Give back an exact copy of the lines from the start of the material through the line bearing "and 2000 µm²". Include both ends and nothing else.

○ ○ ○ ○ ○ ○ ○

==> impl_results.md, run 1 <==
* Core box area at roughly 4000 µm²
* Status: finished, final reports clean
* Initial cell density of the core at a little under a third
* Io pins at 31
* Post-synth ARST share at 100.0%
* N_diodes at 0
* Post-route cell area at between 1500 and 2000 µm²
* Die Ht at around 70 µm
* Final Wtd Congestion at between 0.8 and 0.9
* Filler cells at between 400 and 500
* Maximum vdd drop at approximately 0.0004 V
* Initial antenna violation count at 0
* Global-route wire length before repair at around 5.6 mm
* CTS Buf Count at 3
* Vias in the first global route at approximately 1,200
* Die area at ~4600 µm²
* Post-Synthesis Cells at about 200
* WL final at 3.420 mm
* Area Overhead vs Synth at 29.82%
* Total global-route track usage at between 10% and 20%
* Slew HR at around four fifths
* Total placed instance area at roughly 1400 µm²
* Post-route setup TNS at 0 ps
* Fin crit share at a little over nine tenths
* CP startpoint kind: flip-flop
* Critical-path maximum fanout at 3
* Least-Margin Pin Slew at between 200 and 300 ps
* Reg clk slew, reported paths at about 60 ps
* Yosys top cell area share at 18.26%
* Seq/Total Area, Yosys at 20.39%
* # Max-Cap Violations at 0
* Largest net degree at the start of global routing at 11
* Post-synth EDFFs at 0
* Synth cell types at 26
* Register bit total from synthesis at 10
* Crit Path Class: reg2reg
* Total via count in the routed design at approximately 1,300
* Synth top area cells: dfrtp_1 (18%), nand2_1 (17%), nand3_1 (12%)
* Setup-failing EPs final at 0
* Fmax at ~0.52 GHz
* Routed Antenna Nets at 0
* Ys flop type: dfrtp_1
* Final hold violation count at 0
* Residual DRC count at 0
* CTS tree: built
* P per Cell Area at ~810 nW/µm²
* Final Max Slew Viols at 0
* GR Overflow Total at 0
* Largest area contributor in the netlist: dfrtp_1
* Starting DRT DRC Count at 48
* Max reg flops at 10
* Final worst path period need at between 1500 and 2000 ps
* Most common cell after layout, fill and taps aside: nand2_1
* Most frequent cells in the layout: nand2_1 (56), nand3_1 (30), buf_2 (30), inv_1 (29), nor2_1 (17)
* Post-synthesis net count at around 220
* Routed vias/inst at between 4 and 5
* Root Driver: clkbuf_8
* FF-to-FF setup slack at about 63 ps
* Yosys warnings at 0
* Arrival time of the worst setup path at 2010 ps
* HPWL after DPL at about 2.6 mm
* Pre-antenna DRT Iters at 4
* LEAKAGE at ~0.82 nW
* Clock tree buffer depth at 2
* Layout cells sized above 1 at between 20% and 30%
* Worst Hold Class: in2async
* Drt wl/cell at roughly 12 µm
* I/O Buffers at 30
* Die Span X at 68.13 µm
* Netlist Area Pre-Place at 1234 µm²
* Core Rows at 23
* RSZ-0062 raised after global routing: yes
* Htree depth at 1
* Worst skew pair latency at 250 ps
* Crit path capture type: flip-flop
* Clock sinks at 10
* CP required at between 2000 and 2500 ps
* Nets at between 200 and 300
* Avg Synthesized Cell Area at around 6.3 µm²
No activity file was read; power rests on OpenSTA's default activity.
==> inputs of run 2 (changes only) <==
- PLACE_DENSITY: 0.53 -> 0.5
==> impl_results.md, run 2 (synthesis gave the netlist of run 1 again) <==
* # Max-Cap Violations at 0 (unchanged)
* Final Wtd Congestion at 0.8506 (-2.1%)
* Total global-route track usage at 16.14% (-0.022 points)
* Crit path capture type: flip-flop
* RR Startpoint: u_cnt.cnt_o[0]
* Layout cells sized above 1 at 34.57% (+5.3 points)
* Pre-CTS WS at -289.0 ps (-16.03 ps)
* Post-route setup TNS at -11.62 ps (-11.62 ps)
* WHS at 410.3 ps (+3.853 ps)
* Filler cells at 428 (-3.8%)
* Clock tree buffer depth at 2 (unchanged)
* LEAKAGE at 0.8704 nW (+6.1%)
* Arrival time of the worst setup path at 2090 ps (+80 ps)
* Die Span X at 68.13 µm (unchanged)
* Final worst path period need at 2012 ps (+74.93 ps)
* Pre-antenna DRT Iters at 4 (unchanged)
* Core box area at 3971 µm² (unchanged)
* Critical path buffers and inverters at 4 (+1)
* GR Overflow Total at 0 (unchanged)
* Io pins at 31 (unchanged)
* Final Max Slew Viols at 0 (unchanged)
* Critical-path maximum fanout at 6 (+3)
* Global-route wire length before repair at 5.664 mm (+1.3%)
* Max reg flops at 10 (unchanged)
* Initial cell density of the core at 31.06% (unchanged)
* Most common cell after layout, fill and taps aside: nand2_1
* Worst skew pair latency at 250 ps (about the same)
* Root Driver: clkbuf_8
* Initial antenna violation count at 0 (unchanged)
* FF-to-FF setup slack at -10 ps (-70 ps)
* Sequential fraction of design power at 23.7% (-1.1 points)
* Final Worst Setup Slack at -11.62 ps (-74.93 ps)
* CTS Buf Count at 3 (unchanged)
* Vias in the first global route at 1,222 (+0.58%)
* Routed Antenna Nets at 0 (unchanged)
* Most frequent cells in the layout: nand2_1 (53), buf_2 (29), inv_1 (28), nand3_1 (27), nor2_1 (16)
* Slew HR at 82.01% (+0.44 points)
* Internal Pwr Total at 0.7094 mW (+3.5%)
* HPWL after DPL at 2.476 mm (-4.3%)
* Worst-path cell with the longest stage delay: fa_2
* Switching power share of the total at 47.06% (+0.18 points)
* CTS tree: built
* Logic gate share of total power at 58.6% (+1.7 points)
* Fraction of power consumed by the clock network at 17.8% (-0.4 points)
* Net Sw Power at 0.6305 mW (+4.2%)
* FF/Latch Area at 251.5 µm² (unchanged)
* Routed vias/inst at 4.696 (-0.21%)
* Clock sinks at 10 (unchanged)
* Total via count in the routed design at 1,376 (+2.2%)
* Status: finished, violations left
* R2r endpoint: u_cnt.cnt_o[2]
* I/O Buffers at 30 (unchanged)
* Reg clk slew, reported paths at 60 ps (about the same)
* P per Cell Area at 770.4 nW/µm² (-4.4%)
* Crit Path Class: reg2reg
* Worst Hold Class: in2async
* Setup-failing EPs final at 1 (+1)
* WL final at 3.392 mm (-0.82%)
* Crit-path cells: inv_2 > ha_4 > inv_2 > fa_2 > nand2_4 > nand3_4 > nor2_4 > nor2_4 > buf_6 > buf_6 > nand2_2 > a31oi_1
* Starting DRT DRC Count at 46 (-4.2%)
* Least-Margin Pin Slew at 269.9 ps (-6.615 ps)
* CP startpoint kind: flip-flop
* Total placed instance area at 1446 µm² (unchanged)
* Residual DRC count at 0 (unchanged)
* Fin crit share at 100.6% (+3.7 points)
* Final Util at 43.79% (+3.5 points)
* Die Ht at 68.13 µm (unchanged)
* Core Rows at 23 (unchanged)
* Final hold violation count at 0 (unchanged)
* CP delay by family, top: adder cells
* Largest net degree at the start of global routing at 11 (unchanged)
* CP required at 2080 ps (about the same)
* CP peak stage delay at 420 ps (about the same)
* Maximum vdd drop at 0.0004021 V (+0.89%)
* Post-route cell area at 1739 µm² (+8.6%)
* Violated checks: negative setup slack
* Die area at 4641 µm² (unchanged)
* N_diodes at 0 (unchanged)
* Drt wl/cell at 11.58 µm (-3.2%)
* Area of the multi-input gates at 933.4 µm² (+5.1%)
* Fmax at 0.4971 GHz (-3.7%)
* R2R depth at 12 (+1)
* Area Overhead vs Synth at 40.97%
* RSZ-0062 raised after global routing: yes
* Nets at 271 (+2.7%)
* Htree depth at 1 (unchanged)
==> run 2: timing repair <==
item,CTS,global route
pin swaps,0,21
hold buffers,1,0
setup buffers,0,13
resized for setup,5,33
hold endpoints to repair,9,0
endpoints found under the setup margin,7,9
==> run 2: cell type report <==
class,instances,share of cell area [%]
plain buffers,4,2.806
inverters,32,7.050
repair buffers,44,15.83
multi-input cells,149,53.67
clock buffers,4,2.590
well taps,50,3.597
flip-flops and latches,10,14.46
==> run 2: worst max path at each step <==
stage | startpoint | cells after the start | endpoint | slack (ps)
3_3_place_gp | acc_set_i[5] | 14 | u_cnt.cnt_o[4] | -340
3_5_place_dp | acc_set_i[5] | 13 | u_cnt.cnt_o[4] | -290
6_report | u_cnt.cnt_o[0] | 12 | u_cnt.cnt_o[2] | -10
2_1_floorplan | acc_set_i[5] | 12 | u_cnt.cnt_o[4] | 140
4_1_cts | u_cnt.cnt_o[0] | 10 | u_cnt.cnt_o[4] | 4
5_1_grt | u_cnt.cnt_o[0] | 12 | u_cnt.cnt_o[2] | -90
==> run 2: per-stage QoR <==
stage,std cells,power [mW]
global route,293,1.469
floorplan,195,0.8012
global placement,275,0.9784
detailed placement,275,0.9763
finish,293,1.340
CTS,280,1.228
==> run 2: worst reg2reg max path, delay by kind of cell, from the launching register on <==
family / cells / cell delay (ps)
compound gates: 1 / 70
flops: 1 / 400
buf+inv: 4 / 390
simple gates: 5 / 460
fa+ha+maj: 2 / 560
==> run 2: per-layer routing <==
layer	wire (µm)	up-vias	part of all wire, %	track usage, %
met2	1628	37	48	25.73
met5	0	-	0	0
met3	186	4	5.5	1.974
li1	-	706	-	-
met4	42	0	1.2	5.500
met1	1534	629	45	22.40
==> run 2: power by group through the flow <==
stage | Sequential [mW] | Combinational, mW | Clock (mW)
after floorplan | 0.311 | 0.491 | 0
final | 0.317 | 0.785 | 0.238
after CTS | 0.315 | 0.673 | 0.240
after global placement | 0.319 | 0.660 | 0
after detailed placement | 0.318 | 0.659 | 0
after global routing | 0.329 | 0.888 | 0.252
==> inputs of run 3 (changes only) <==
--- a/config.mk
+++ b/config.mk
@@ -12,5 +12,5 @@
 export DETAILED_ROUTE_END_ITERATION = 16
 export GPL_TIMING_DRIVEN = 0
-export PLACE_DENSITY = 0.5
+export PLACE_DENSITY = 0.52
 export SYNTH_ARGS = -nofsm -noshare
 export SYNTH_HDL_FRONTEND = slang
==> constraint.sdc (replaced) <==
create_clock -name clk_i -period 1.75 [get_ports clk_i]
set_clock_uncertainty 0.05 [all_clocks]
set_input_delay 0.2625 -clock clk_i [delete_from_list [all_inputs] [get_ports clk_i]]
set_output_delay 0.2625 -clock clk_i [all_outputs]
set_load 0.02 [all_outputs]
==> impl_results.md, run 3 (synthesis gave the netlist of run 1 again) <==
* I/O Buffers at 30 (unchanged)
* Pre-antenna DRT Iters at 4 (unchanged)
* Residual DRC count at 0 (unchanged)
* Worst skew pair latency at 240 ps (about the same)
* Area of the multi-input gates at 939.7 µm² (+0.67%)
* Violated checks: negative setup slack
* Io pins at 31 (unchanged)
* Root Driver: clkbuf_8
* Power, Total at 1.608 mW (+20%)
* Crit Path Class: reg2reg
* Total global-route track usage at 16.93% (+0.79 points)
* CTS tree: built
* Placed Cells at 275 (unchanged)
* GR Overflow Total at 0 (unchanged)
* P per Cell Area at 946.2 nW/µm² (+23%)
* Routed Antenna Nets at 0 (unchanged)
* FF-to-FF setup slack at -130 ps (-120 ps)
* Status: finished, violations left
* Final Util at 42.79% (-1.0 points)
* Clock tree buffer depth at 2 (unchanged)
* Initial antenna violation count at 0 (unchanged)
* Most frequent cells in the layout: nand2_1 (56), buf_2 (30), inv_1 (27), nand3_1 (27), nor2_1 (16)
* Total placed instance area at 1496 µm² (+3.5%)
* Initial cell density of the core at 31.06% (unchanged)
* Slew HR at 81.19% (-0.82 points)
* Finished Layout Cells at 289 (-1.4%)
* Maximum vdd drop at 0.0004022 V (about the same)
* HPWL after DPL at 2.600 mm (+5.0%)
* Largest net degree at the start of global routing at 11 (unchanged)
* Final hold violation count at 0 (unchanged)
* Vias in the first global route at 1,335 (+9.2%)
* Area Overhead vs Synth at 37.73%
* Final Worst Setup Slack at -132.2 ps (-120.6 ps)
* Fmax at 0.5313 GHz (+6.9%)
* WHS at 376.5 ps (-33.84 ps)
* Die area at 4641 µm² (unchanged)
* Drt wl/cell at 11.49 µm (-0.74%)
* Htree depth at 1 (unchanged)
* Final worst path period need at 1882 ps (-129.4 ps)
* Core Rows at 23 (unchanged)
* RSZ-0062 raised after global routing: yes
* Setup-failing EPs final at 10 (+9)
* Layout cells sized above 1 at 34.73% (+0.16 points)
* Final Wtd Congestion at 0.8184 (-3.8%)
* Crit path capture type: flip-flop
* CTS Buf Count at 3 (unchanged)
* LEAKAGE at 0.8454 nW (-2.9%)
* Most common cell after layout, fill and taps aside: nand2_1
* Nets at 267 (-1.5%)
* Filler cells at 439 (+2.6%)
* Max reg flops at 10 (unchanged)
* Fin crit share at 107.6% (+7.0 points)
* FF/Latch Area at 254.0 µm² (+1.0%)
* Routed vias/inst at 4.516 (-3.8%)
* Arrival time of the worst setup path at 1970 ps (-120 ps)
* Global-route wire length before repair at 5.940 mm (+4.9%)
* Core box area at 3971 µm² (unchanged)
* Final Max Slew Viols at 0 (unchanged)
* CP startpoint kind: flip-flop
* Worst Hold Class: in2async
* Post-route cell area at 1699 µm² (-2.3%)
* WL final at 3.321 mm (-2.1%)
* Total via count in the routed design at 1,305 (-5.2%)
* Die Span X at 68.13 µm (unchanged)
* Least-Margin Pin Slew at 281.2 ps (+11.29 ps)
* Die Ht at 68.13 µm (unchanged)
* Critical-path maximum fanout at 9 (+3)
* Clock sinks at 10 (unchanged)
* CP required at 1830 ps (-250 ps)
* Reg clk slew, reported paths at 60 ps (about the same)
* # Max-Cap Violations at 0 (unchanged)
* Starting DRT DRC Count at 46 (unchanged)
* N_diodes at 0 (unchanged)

○ ○ ○ ○ ○ ○ ○

### RESULT OF THE TASK
==> impl_results.md, run 1 <==
* Core box area at roughly 4000 µm²
* Status: finished, final reports clean
* Initial cell density of the core at a little under a third
* Io pins at 31
* Post-synth ARST share at 100.0%
* N_diodes at 0
* Post-route cell area at between 1500 and 2000 µm²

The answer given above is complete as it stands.